Phonetic (name) data types

Phonetic (name) data types


IB supports a number of data types especially tuned to searching for people by name.

stringString (full text)
soundexModified soundex
soundex2applied to whole field
phoneticComputed phonetic hash (for names)
phone2Computed phonetic hash (whole field)
metaphoneComputed optimized/modified metaphone hash (for names)
metaphone2Above metaphone hash applied to the whole field
privhashPrivate Hash (site/vendor specific)

These types are designed address the typical need to handle spelling variations of names.
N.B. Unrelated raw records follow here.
From an optimization exercise on the open Yosys and OpenROAD flow, aimed at small area, a short achievable clock period and few clock cycles; shortcuts taken in it are not production practice.
RTL that was checked went through simulation tests only; none was proved equivalent to the original.
For runs 6 and 7, only the layout was checked, not whether the RTL still works.
No activity file was given, so power comes from the tool's default toggle rates.

[flow/run.sh]
#!/bin/bash
# The standard layout, with the port buffers inserted as buf_4 cells (the flow then resizes
# them), and clock tree synthesis told to cluster up to 25 sinks within 60 um per leaf buffer
# and to add no dummy loads. The make output goes to standard_flow.log; each tool's own log
# is also under orfs/logs/.
set -uo pipefail
bash standard.sh \
  "BUFFER_PORTS_ARGS=-buffer_cell sky130_fd_sc_hd__buf_4" \
  "CTS_ARGS=-sink_clustering_enable -repair_clock_nets -dont_use_dummy_load -sink_clustering_size 25 -sink_clustering_max_diameter 60" \
  finish > standard_flow.log 2>&1
[standard.sh]
#!/bin/bash
# synth_recipe.tcl (not shown) runs the flow's synth.tcl, then flattens the netlist and writes it again
# the make line also repeats each setting of config.mk as NAME=value (left out here)
make -C /OpenROAD-flow-scripts/flow DESIGN_CONFIG=/design/flow/config.mk WORK_HOME=/design/flow/orfs CLKGATE_MAP_FILE= SYNTH_SCRIPT=/design/flow/synth_recipe.tcl "${@:-finish}"
[config.mk]
export PLATFORM = sky130hd
export DESIGN_NAME = periodic_repeat_timer_scheduler
export DESIGN_NICKNAME = periodic_repeat_timer_scheduler
export VERILOG_FILES = /design/flow/design.v
export SDC_FILE = /design/flow/constraint.sdc
export NUM_CORES = 4
export LEC_CHECK = 0
export CAP_MARGIN = 20
export CORE_MARGIN = 2
export CORE_UTILIZATION = 60
export PLACE_DENSITY = 0.7
export SETUP_SLACK_MARGIN = 4.75
export SLEW_MARGIN = 20
[constraint.sdc]
create_clock -name core_clock -period 7.5 [get_ports {i_clk}]
set_input_delay 1.5000 -clock core_clock [delete_from_list [all_inputs] [get_ports {i_clk}]]
set_output_delay 1.5000 -clock core_clock [all_outputs]
set_load 0.01 [all_outputs]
Metaphone, for example, is based upon a variation of Lawrence Phillips’ Double Metaphone phonetic matching algorithm. It groups words not just by spellings, but also by their potential variations of pronunciation using same code for similar sounding (phonetic) names that can be used for searching similarly sounding names. It's more accurate than soundex because it uses the basic rules of international (English) pronunciation. The *2 types are designed to handle also the potential errors of first and last name swaps.

Soundex, although, for the most part obsoleted by metaphone, still has some uses and there are cases, albeit rarer, where its use is preferred (sometimes incorrect matches can produce interesting serendipities).
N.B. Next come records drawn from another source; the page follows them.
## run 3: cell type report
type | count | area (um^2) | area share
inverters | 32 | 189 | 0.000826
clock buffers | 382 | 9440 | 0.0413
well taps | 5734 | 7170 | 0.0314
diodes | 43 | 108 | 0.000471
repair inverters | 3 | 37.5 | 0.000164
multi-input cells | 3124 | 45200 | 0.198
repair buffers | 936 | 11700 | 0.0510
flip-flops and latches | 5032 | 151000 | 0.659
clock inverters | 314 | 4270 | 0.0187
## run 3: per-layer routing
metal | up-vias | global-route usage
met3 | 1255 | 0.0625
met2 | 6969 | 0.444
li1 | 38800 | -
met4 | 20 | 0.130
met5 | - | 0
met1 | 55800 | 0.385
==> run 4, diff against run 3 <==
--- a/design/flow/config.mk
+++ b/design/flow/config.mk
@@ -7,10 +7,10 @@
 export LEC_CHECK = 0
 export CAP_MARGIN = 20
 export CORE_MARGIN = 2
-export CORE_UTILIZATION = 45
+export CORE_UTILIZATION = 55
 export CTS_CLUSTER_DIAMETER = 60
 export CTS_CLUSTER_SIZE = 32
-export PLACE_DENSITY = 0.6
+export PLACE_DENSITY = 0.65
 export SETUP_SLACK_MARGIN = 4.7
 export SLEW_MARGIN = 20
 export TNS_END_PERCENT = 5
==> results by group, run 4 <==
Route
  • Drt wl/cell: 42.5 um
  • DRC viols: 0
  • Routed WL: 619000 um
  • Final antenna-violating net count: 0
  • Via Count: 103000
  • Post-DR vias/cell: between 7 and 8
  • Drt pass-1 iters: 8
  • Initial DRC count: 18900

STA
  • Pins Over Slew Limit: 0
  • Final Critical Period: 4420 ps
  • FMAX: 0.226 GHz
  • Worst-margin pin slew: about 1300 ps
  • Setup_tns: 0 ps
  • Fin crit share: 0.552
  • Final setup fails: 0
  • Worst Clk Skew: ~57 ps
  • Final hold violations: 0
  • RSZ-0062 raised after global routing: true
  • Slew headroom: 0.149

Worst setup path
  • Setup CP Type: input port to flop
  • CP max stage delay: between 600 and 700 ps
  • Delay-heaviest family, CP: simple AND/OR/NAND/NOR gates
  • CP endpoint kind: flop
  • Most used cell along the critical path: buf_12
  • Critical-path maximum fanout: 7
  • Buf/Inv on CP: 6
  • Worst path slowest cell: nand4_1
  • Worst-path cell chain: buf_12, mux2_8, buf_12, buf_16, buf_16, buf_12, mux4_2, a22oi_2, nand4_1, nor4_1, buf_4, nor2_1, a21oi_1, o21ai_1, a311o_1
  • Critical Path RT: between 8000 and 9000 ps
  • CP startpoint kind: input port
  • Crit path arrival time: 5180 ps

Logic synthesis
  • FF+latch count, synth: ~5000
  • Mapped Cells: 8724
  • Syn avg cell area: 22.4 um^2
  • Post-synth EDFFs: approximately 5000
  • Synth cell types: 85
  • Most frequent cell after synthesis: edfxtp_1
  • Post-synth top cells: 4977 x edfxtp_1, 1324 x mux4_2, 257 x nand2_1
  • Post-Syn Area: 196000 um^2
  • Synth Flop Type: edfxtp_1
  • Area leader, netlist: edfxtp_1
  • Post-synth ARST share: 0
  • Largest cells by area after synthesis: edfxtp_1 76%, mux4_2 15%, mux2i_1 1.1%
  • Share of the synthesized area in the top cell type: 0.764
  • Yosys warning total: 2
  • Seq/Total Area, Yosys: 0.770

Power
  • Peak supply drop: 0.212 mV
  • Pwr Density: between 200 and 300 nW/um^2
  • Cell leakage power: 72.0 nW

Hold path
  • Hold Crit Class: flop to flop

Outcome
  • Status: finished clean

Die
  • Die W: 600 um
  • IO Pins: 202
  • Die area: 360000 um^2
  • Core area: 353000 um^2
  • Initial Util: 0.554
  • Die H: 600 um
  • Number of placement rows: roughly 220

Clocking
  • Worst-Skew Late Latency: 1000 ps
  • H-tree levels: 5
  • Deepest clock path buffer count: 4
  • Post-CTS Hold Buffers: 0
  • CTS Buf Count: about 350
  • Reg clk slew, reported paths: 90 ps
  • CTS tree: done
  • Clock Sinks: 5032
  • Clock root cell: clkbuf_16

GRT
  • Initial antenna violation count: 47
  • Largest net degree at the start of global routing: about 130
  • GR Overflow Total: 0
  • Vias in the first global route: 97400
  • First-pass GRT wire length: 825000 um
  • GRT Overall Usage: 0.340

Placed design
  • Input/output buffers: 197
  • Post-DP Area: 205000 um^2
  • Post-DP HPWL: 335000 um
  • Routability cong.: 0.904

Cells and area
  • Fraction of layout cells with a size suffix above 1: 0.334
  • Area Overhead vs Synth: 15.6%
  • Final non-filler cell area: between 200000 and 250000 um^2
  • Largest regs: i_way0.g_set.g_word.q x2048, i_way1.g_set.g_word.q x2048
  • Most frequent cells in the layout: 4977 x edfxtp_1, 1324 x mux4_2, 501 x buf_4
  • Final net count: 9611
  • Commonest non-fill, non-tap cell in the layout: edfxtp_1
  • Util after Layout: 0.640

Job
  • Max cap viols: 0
dmsoundex was developed in 1985 by genealogist Gary Mokotoff and later improved by Randy Daitch. It has a significant advantage over American Soundex for Eastern European names (especially Jewish).

BMPM: http://stevemorse.org/phonetics/bmpm.htm Beider-Morse Phonetic Matching: An Alternative to Soundex with Fewer False Hits.

Through the combined use of the thesauri subsystem--- and a catalog of names--- the system can find variations beyond their orthographic and phonetic differences--- including common nickanmes--- quite quickly.


Beyond these types there are a number of (computationally more expensive) search time possibilities to search for variations of names such as by phonetic, fuzzy and max. Levenshtein distance (the minimum number of operations needed to transform one string into another).